AITA for not leaving my estate to my severely disabled brother?
I (33F) received a terminal diagnosis earlier this year. I’ve got a couple of years at best estimate to get everything in order before I won’t have the cognitive ability to do so anymore. I’ve been working with a lawyer and an end of life care social worker to make sure everything will go as smoothly as possible and my wishes will be respected.
I also have a complicated family situation. My parents were never married and my dad died when I was 12 of the same condition I now have. He never married so all his assets were put in a trust for me by my grandparents. My mom married after they broke up and had my half-brother (26M). He is severely mentally disabled. He’s a 7 year old in a grown man’s body and even with all the resources they can get, he’s very difficult to care for and my mom and step-dad barely get by most of the time. They tried really hard to get legal control of my trust when I was living with them, but couldn’t. I help out some when things are really hard, but I feel like my mom treats me like an emergency fund rather than her daughter and my step-dad has been bitter about the financial stuff (my dad was very successful and his family is well off) since even before my dad died. I don’t talk to either of them about my life because they always get passive aggressive and guilt-trippy.

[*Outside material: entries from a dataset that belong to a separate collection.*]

`src/rtl/ide_pio_pkg.sv`:
```
package ide_pio_pkg;

    localparam int CFG_W = 16;
    localparam int CNT_W = 4;

    localparam logic [15:0] PRI_CMD_BASE = 16'h01F0;
    localparam logic [15:0] PRI_CTL_ADDR = 16'h03F6;
    localparam logic [15:0] SEC_CMD_BASE = 16'h0170;
    localparam logic [15:0] SEC_CTL_ADDR = 16'h0376;

    typedef enum logic [2:0] {
        SQ_IDLE,
        SQ_SETUP,
        SQ_STROBE,
        SQ_WAIT,
        SQ_RECOV
    } seq_state_e;

    typedef struct packed {
        logic             en;
        logic             sec;
        logic [1:0]       smp;
        logic [1:0]       rec;
        logic [1:0]       fast;
        logic [1:0]       rdy;
        logic [1:0]       post;
    } cfg_t;

    typedef struct packed {
        logic             hit;
        logic             ctl;
        logic [2:0]       da;
        logic             devhead;
        logic             dataport;
    } dec_t;

    typedef struct packed {
        logic [CNT_W-1:0] strobe;
        logic [CNT_W-1:0] recov;
        logic             use_rdy;
    } tim_t;

    function automatic tim_t pick_timing(
        input logic             fast,
        input logic             rdy_en,
        input logic [1:0]       smp,
        input logic [1:0]       rec,
        input logic [CNT_W-1:0] slow_s,
        input logic [CNT_W-1:0] slow_r
    );
        tim_t t;
        t.use_rdy = rdy_en;
        if (fast) begin
            t.strobe = CNT_W'(5) - CNT_W'(smp);
            t.recov  = CNT_W'(4) - CNT_W'(rec);
        end else begin
            t.strobe = slow_s;
            t.recov  = slow_r;
        end
        return t;
    endfunction

endpackage

```
`src/rtl/ide_cfg_reg.sv`:
```
module ide_cfg_reg
    import ide_pio_pkg::*;
(
    input  logic             clk,
    input  logic             rst,
    input  logic             we,
    input  logic [CFG_W-1:0] wdata,
    output logic [CFG_W-1:0] q
);

    always_ff @(posedge clk) begin
        if (rst) begin
            q <= '0;
        end else if (we) begin
            q <= wdata;
        end
    end

endmodule

```
`src/rtl/ide_addr_dec.sv`:
```
module ide_addr_dec
    import ide_pio_pkg::*;
(
    input  logic        en,
    input  logic        sec,
    input  logic [15:0] addr,
    input  logic        intrq,
    output dec_t        dec,
    output logic        irq_pri,
    output logic        irq_sec
);

    logic [15:0] cmd_base;
    logic [15:0] ctl_addr;
    logic        cmd_hit;
    logic        ctl_hit;

    always_comb begin
        cmd_base = sec ? SEC_CMD_BASE : PRI_CMD_BASE;
        ctl_addr = sec ? SEC_CTL_ADDR : PRI_CTL_ADDR;
        cmd_hit  = en && (addr[15:3] == cmd_base[15:3]);
        ctl_hit  = en && (addr == ctl_addr);

        dec.hit      = cmd_hit || ctl_hit;
        dec.ctl      = ctl_hit;
        dec.da       = ctl_hit ? 3'd6 : addr[2:0];
        dec.devhead  = cmd_hit && (addr[2:0] == 3'd6);
        dec.dataport = cmd_hit && (addr[2:0] == 3'd0);
    end

    assign irq_pri = en && !sec && intrq;
    assign irq_sec = en &&  sec && intrq;

endmodule

```
`src/rtl/ide_cycle_seq.sv`:
```
module ide_cycle_seq
    import ide_pio_pkg::*;
(
    input  logic        clk,
    input  logic        rst,
    input  logic        start,
    input  logic        null_acc,
    input  logic        write,
    input  logic [15:0] wdata,
    input  tim_t        tim,
    input  logic        post,
    input  logic        ctl,
    input  logic [2:0]  da,
    input  logic        iordy,
    input  logic [15:0] dd_in,
    output logic        idle,
    output logic        cs0_n,
    output logic        cs1_n,
    output logic [2:0]  da_out,
    output logic        dior_n,
    output logic        diow_n,
    output logic [15:0] dd_out,
    output logic        dd_oe,
    output logic        rsp_valid,
    output logic [15:0] rsp_rdata
);

    localparam int LEN_W = CNT_W + 4;

    seq_state_e       state;
    logic [CNT_W-1:0] cnt;
    tim_t             l_tim;
    logic             l_wr;
    logic [15:0]      l_wd;
    logic             l_ctl;
    logic [2:0]       l_da;
    logic             l_post;
    logic             strobe_on;
    logic             in_rec;
    logic             active;

    assign strobe_on = (state == SQ_STROBE) || (state == SQ_WAIT);
    assign in_rec    = (state == SQ_RECOV);
    assign active    = (state == SQ_SETUP) || strobe_on;
    assign idle      = (state == SQ_IDLE);

    assign cs0_n  = !(active && !l_ctl);
    assign cs1_n  = !(active &&  l_ctl);
    assign da_out = l_da;
    assign dior_n = !(strobe_on && !l_wr);
    assign diow_n = !(strobe_on &&  l_wr);
    assign dd_out = l_wd;
    assign dd_oe  = active && l_wr;

    always_ff @(posedge clk) begin
        if (rst) begin
            state     <= SQ_IDLE;
            cnt       <= '0;
            l_tim     <= '0;
            l_wr      <= 1'b0;
            l_wd      <= '0;
            l_ctl     <= 1'b0;
            l_da      <= '0;
            l_post    <= 1'b0;
            rsp_valid <= 1'b0;
            rsp_rdata <= '0;
        end else begin
            rsp_valid <= 1'b0;
            unique case (state)
                SQ_IDLE: begin
                    if (start) begin
                        state  <= SQ_SETUP;
                        l_tim  <= tim;
                        l_wr   <= write;
                        l_wd   <= wdata;
                        l_ctl  <= ctl;
                        l_da   <= da;
                        l_post <= post && write;
                        if (post && write) begin
                            rsp_valid <= 1'b1;
                        end
                    end else if (null_acc) begin
                        rsp_valid <= 1'b1;
                        rsp_rdata <= '1;
                    end
                end
                SQ_SETUP: begin
                    state <= SQ_STROBE;
                    cnt   <= l_tim.strobe - 1'b1;
                end
                SQ_STROBE: begin
                    if (cnt != '0) begin
                        cnt <= cnt - 1'b1;
                    end else if (l_tim.use_rdy && !iordy) begin
                        state <= SQ_WAIT;
                    end else begin
                        state <= SQ_RECOV;
                        cnt   <= l_tim.recov - 1'b1;
                        if (!l_wr) rsp_rdata <= dd_in;
                        if (!l_post) rsp_valid <= 1'b1;
                    end
                end
                SQ_WAIT: begin
                    if (iordy) begin
                        state <= SQ_RECOV;
                        cnt   <= l_tim.recov - 1'b1;
                        if (!l_wr) rsp_rdata <= dd_in;
                        if (!l_post) rsp_valid <= 1'b1;
                    end
                end
                SQ_RECOV: begin
                    if (cnt != '0) begin
                        cnt <= cnt - 1'b1;
                    end else begin
                        state <= SQ_IDLE;
                    end
                end
                default: state <= SQ_IDLE;
            endcase
        end
    end

    // Length counters observed by the assertions below
    logic [LEN_W-1:0] strobe_len;
    logic [LEN_W-1:0] rec_len;

    always_ff @(posedge clk) begin
        if (rst) begin
            strobe_len <= '0;
            rec_len    <= '0;
        end else begin
            if (strobe_on) begin
                if (strobe_len != '1) strobe_len <= strobe_len + 1'b1;
            end else begin
                strobe_len <= '0;
            end
            if (in_rec) begin
                if (rec_len != '1) rec_len <= rec_len + 1'b1;
            end else begin
                rec_len <= '0;
            end
        end
    end

    a_r6_strobe_len: assert property (@(posedge clk) disable iff (rst)
        ($fell(strobe_on) && !l_tim.use_rdy) |-> (strobe_len == LEN_W'(l_tim.strobe)));

    a_r9_strobe_min: assert property (@(posedge clk) disable iff (rst)
        $fell(strobe_on) |-> (strobe_len >= LEN_W'(l_tim.strobe)));

    a_r6_recov_len: assert property (@(posedge clk) disable iff (rst)
        $fell(in_rec) |-> (rec_len == LEN_W'(l_tim.recov)));

    a_r10_rsp_at_end: assert property (@(posedge clk) disable iff (rst)
        ($fell(strobe_on) && !l_post) |-> rsp_valid);

    a_r11_one_strobe: assert property (@(posedge clk) disable iff (rst)
        !(!dior_n && !diow_n));

    a_r3_cs_excl: assert property (@(posedge clk) disable iff (rst)
        !(!cs0_n && !cs1_n));

    a_r4_idle_quiet: assert property (@(posedge clk) disable iff (rst)
        idle |-> (dior_n && diow_n));

endmodule

```
`src/rtl/ide_pio_ctrl.sv`:
```
module ide_pio_ctrl
    import ide_pio_pkg::*;
#(
    parameter int SLOW_STROBE = 6,
    parameter int SLOW_RECOV  = 4,
    parameter int GRP_STRIDE  = 4,
    parameter int DRV_BIT     = 4
) (
    input  logic        clk,
    input  logic        rst,
    input  logic        cfg_we,
    input  logic [15:0] cfg_wdata,
    output logic [15:0] cfg_q,
    input  logic        req_valid,
    output logic        req_ready,
    input  logic [15:0] req_addr,
    input  logic        req_write,
    input  logic [15:0] req_wdata,
    output logic        rsp_valid,
    output logic [15:0] rsp_rdata,
    output logic        ide_cs0_n,
    output logic        ide_cs1_n,
    output logic [2:0]  ide_da,
    output logic        ide_dior_n,
    output logic        ide_diow_n,
    output logic [15:0] ide_dd_out,
    output logic        ide_dd_oe,
    input  logic [15:0] ide_dd_in,
    input  logic        ide_iordy,
    input  logic        ide_intrq,
    output logic        irq_pri,
    output logic        irq_sec
);

    localparam int NUM_DRV = 2;

    cfg_t  cfg;
    dec_t  dec;
    tim_t  tim;
    logic  drv_q;
    logic  accept;
    logic  idle;

    ide_cfg_reg u_cfg (
        .clk   (clk),
        .rst   (rst),
        .we    (cfg_we),
        .wdata (cfg_wdata),
        .q     (cfg_q)
    );

    assign cfg.en  = cfg_q[15];
    assign cfg.sec = cfg_q[14];
    assign cfg.smp = cfg_q[13:12];
    assign cfg.rec = cfg_q[9:8];

    for (genvar d = 0; d < NUM_DRV; d++) begin : g_drv
        assign cfg.fast[d] = cfg_q[GRP_STRIDE*d];
        assign cfg.rdy[d]  = cfg_q[GRP_STRIDE*d + 1];
        assign cfg.post[d] = cfg_q[GRP_STRIDE*d + 2];
    end

    ide_addr_dec u_dec (
        .en      (cfg.en),
        .sec     (cfg.sec),
        .addr    (req_addr),
        .intrq   (ide_intrq),
        .dec     (dec),
        .irq_pri (irq_pri),
        .irq_sec (irq_sec)
    );

    assign req_ready = idle;
    assign accept    = req_valid && idle;

    always_ff @(posedge clk) begin
        if (rst) begin
            drv_q <= 1'b0;
        end else if (accept && dec.devhead && req_write) begin
            drv_q <= req_wdata[DRV_BIT];
        end
    end

    assign tim = pick_timing(cfg.fast[drv_q], cfg.rdy[drv_q], cfg.smp, cfg.rec,
                             CNT_W'(SLOW_STROBE), CNT_W'(SLOW_RECOV));

    ide_cycle_seq u_seq (
        .clk       (clk),
        .rst       (rst),
        .start     (accept && dec.hit),
        .null_acc  (accept && !dec.hit),
        .write     (req_write),
        .wdata     (req_wdata),
        .tim       (tim),
        .post      (cfg.post[drv_q] && dec.dataport),
        .ctl       (dec.ctl),
        .da        (dec.da),
        .iordy     (ide_iordy),
        .dd_in     (ide_dd_in),
        .idle      (idle),
        .cs0_n     (ide_cs0_n),
        .cs1_n     (ide_cs1_n),
        .da_out    (ide_da),
        .dior_n    (ide_dior_n),
        .diow_n    (ide_diow_n),
        .dd_out    (ide_dd_out),
        .dd_oe     (ide_dd_oe),
        .rsp_valid (rsp_valid),
        .rsp_rdata (rsp_rdata)
    );

    a_r5_irq_excl: assert property (@(posedge clk) disable iff (rst)
        !(irq_pri && irq_sec));

endmodule

```
$ cat src/rtl/minifloat_pkg.sv
package minifloat_pkg;

   // Operand or result class carried between the stages.
   typedef enum logic [1:0] {
      MF_ZERO = 2'd0,
      MF_FIN  = 2'd1,
      MF_INF  = 2'd2,
      MF_NAN  = 2'd3
   } mf_kind_e;

   // Extra bits below the significand: guard, round, sticky.
   localparam int GRS_W = 3;

endpackage

$ cat src/rtl/mf_unpack.sv
module mf_unpack
   import minifloat_pkg::*;
#(
   parameter int EXP_W  = 3,
   parameter int FRAC_W = 4
) (
   input  logic [EXP_W+FRAC_W:0] word,
   output logic                  sign,
   output logic [EXP_W-1:0]      expo,
   output logic [FRAC_W:0]       sig,
   output mf_kind_e              kind
);

   localparam logic [EXP_W-1:0] EXP_TOP = '1;

   logic [FRAC_W-1:0] frac;

   always_comb begin
      sign = word[EXP_W+FRAC_W];
      expo = word[EXP_W+FRAC_W-1:FRAC_W];
      frac = word[FRAC_W-1:0];
      if (expo == '0) begin
         // subnormals are read as zero
         kind = MF_ZERO;
         sig  = '0;
      end else if (expo == EXP_TOP) begin
         kind = (frac == '0) ? MF_INF : MF_NAN;
         sig  = '0;
      end else begin
         kind = MF_FIN;
         sig  = {1'b1, frac};
      end
   end

endmodule

$ cat src/rtl/mf_align_add.sv
module mf_align_add
   import minifloat_pkg::*;
#(
   parameter int EXP_W  = 3,
   parameter int FRAC_W = 4
) (
   input  logic                    clk,
   input  logic                    rst_n,
   input  logic                    in_vld,
   input  logic                    a_sign,
   input  logic [EXP_W-1:0]        a_exp,
   input  logic [FRAC_W:0]         a_sig,
   input  mf_kind_e                a_kind,
   input  logic                    b_sign,
   input  logic [EXP_W-1:0]        b_exp,
   input  logic [FRAC_W:0]         b_sig,
   input  mf_kind_e                b_kind,
   output logic                    s1_vld,
   output mf_kind_e                s1_kind,
   output logic                    s1_sign,
   output logic [EXP_W-1:0]        s1_exp,
   output logic [FRAC_W+GRS_W+1:0] s1_sum
);

   localparam int SW = FRAC_W + 1;
   localparam int AW = SW + GRS_W;

   logic             a_big;
   logic             big_sign;
   logic [EXP_W-1:0] big_exp, small_exp, diff;
   logic [AW-1:0]    big_ext, small_ext, shifted, aligned, low_mask;
   logic             sticky, op_sub;
   logic [AW:0]      sum_w;
   mf_kind_e         kind_w;
   logic             sign_w;

   // Order by magnitude so that a subtraction never wraps.
   assign a_big     = {a_exp, a_sig} >= {b_exp, b_sig};
   assign big_exp   = a_big ? a_exp : b_exp;
   assign small_exp = a_big ? b_exp : a_exp;
   assign big_sign  = a_big ? a_sign : b_sign;
   assign big_ext   = {(a_big ? a_sig : b_sig), {GRS_W{1'b0}}};
   assign small_ext = {(a_big ? b_sig : a_sig), {GRS_W{1'b0}}};
   assign diff      = big_exp - small_exp;

   // Mask of the bit positions that the alignment shift drops.
   for (genvar i = 0; i < AW; i++) begin : g_mask
      assign low_mask[i] = int'(diff) > i;
   end

   assign sticky  = |(small_ext & low_mask);
   assign shifted = small_ext >> diff;
   assign aligned = {shifted[AW-1:1], shifted[0] | sticky};
   assign op_sub  = a_sign ^ b_sign;
   assign sum_w   = op_sub ? ({1'b0, big_ext} - {1'b0, aligned})
                           : ({1'b0, big_ext} + {1'b0, aligned});

   always_comb begin
      kind_w = MF_FIN;
      sign_w = big_sign;
      if (a_kind == MF_NAN || b_kind == MF_NAN ||
          (a_kind == MF_INF && b_kind == MF_INF && op_sub)) begin
         kind_w = MF_NAN;
      end else if (a_kind == MF_INF) begin
         kind_w = MF_INF;
         sign_w = a_sign;
      end else if (b_kind == MF_INF) begin
         kind_w = MF_INF;
         sign_w = b_sign;
      end else if (sum_w == '0 && op_sub) begin
         sign_w = 1'b0;
      end
   end

   always_ff @(posedge clk) begin
      if (!rst_n) begin
         s1_vld  <= 1'b0;
         s1_kind <= MF_ZERO;
         s1_sign <= 1'b0;
         s1_exp  <= '0;
         s1_sum  <= '0;
      end else begin
         s1_vld <= in_vld;
         if (in_vld) begin
            s1_kind <= kind_w;
            s1_sign <= sign_w;
            s1_exp  <= big_exp;
            s1_sum  <= sum_w;
         end
      end
   end


   no_borrow_chk: assert property (@(posedge clk) disable iff (!rst_n)
      (in_vld && a_kind == MF_FIN && b_kind == MF_FIN && op_sub) |-> !sum_w[AW]);

endmodule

I’ve been trying to talk more with my mom now that I know I’m on borrowed time. We’ve never had a great relationship, but I wanted to try and resolve some of it. She’s been much nicer to me and more concerned since the diagnosis, so I thought it was ok to open up a bit. I didn’t want her to be blind-sided or feel like she has to take on anything since I’ve appointed another family member to be my medical and financial POA, so I talked to her recently about my plans. I told her that I know my half-brother is a full time job so I’m having other people take care of my care so she won’t be burdened. She was thankful for that, but then brought up how she always hoped that I would be the one to make sure my brother was taken care of when she was gone and that in a way I still would be. She would put whatever I leave behind into his care fund and would make sure he knows it’s from his big sister.
This is where I might be the AH. I’m not leaving anything to my mom or brother. I don’t have kids, but I have been the favorite “auntie” to my best friend’s two children for their entire lives. They are the light of my life and I spend a lot of time with them. My BFF and I have been through a lot together. She and her husband have been the ones going with me to appointments and letting me crash in their spare room when I was too sick from meds to be home alone. Whatever is left over after I’m gone is going to the kids for college. I know it’s money that could secure better care for my half-brother and take some of the load off my mom, but I feel like I want to help someone else now.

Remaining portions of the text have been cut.